Exercise objective: Your answer should consist of each line from the data below that contains "parameter".
((
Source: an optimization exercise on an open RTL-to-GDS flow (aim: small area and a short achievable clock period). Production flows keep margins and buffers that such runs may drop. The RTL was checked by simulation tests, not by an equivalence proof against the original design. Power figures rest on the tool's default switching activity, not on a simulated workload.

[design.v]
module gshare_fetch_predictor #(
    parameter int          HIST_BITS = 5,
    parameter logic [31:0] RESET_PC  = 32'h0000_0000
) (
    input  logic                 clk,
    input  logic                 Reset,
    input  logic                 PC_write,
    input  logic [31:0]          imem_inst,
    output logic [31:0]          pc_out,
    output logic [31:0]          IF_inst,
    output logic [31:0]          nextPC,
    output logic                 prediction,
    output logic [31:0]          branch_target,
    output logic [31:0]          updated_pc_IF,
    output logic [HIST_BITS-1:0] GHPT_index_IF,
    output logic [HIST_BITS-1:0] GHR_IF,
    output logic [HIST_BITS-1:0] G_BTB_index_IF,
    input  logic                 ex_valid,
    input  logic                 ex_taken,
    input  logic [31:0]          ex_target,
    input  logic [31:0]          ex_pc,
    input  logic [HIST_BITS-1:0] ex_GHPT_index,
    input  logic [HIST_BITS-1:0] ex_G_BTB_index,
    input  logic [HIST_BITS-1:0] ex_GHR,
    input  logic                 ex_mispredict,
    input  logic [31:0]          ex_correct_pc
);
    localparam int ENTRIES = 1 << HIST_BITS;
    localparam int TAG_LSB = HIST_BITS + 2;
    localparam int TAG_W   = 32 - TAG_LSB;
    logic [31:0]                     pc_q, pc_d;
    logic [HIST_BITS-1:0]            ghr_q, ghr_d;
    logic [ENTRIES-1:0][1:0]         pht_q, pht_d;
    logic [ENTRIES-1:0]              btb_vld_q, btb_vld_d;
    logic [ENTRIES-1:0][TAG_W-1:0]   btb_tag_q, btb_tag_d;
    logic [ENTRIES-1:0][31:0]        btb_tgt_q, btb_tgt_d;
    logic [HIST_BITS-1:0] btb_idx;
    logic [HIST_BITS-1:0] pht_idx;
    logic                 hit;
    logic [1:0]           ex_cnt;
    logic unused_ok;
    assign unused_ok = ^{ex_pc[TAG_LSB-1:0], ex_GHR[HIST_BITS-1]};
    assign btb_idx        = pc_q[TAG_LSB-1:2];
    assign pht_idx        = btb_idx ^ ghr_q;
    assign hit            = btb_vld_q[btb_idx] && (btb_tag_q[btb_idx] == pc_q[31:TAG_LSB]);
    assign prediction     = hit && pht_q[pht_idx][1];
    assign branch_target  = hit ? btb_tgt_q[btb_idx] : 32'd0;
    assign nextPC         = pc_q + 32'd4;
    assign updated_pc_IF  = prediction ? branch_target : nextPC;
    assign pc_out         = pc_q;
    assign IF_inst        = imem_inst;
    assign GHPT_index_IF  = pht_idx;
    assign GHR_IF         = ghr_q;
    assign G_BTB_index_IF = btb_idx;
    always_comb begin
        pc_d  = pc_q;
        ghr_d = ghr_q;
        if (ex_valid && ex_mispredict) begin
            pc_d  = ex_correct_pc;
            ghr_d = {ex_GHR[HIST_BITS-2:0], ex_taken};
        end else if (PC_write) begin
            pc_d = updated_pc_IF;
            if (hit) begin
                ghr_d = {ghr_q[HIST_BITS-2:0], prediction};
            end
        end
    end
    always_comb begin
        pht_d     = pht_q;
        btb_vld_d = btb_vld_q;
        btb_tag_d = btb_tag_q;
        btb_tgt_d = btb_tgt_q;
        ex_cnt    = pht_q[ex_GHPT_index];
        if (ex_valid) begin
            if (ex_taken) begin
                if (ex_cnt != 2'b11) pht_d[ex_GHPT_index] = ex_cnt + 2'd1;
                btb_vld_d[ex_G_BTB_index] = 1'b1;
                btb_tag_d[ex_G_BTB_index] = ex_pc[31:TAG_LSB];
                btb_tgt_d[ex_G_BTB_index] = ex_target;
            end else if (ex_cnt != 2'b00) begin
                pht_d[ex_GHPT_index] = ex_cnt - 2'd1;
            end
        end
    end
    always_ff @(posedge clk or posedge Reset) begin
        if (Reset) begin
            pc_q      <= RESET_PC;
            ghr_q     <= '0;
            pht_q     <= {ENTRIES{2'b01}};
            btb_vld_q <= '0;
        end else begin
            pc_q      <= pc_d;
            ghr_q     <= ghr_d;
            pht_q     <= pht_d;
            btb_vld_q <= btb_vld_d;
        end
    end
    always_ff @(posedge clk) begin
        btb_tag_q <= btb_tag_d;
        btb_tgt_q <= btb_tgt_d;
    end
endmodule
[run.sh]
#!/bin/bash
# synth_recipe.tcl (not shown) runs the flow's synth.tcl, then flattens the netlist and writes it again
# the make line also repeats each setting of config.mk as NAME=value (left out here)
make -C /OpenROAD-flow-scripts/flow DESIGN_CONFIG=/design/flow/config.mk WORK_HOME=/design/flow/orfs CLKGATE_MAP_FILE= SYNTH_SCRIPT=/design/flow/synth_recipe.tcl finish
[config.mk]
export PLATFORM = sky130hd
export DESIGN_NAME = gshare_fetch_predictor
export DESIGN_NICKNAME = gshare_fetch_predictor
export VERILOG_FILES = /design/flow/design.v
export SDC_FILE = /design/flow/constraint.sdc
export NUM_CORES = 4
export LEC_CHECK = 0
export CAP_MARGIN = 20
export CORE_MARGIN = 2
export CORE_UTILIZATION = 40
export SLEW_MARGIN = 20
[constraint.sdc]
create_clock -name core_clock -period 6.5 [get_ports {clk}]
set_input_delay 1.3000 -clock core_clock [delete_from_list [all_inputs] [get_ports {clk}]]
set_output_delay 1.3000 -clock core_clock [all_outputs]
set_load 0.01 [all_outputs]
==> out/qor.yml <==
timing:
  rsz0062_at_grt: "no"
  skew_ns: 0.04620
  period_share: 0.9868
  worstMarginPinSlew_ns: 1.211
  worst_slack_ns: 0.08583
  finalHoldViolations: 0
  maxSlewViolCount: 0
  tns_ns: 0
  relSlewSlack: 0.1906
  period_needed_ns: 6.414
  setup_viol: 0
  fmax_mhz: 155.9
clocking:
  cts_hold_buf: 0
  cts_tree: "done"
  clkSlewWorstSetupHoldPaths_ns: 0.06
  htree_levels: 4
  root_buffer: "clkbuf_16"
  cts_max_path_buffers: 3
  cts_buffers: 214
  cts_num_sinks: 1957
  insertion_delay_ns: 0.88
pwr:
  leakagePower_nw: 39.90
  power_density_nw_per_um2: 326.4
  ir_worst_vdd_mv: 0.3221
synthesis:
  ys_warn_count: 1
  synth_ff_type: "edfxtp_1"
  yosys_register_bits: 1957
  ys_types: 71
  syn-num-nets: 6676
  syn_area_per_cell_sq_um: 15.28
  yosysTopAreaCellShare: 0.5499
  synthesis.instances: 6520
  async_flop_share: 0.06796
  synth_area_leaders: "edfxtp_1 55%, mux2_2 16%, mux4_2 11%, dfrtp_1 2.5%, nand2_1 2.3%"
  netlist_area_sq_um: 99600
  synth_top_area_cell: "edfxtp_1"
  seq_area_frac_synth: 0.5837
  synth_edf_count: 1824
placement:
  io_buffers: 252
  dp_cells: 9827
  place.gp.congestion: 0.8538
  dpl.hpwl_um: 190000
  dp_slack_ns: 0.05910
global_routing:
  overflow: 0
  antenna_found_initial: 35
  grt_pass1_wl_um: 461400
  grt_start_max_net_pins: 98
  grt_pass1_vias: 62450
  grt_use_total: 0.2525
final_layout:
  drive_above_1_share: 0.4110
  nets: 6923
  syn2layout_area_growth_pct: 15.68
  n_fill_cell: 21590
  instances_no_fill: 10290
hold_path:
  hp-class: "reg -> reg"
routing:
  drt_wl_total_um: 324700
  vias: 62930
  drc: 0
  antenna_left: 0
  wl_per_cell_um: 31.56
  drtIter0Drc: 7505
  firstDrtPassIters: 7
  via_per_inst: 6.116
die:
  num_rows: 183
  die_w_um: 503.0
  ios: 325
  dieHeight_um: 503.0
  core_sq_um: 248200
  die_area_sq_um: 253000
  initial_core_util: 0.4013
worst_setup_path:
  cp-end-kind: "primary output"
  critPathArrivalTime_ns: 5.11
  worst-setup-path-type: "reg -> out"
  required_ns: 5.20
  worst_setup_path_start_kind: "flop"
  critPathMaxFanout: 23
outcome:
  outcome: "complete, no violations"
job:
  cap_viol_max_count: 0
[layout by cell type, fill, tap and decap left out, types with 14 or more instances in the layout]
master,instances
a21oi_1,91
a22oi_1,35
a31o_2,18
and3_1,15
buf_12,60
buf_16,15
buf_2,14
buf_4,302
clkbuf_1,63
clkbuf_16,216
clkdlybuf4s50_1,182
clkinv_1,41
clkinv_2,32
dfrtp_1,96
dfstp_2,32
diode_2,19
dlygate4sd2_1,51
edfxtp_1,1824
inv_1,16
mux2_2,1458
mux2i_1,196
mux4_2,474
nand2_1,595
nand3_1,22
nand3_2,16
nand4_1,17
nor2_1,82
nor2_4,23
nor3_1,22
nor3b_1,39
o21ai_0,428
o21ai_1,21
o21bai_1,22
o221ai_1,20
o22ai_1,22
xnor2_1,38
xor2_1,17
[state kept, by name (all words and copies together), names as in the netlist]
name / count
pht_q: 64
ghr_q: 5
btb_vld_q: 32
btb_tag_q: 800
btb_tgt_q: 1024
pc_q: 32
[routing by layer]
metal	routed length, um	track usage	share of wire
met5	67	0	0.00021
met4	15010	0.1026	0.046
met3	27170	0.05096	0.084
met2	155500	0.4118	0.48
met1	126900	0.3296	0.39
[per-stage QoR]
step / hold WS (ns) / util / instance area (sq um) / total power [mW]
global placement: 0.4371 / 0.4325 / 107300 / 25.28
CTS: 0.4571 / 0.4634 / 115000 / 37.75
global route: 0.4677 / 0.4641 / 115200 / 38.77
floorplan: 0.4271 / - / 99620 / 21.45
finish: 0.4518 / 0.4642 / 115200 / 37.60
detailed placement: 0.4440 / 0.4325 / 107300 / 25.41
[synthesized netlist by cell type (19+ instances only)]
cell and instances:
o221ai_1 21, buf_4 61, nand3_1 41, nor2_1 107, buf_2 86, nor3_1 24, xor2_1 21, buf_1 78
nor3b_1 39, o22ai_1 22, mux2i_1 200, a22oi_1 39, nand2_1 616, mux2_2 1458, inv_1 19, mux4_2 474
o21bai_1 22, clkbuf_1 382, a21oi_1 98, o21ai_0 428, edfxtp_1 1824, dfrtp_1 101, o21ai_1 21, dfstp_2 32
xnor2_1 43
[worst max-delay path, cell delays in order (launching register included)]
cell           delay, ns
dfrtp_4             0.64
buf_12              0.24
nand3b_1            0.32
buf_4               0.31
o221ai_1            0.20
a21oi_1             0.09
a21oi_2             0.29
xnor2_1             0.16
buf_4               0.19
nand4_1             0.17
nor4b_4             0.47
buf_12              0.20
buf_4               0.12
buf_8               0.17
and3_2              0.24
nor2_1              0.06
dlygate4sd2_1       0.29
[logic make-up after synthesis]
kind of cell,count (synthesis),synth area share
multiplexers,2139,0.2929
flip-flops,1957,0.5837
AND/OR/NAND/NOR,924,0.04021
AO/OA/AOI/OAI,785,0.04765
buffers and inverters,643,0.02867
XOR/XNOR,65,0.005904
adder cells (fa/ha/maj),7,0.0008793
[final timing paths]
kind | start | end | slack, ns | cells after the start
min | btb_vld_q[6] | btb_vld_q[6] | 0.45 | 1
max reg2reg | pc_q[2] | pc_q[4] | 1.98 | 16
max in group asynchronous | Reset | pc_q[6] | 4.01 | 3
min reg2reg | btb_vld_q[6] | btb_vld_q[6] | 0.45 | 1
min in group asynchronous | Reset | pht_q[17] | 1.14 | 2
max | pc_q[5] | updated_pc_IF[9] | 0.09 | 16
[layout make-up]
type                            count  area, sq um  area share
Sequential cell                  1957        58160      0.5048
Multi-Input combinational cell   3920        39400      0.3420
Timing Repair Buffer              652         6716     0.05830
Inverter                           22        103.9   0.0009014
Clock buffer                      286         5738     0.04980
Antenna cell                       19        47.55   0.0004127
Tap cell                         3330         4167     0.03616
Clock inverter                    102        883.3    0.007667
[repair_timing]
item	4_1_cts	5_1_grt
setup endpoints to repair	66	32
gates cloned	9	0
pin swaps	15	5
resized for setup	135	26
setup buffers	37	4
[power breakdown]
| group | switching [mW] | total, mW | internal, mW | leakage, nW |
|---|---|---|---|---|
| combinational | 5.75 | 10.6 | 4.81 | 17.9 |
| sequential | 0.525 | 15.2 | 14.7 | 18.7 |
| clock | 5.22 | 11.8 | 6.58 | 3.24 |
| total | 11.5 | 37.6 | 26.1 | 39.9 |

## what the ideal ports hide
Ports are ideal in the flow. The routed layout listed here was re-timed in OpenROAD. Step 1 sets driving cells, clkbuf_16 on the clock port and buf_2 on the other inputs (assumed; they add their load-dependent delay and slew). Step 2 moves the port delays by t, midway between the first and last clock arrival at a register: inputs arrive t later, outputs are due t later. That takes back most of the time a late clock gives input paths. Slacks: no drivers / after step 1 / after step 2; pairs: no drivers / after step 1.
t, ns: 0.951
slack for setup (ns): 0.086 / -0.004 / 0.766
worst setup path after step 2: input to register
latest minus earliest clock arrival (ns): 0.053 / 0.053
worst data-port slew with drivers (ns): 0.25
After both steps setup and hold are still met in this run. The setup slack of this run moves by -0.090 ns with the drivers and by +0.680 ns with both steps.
))
Solution to this exercise:
    parameter int          HIST_BITS = 5,
    parameter logic [31:0] RESET_PC  = 32'h0000_0000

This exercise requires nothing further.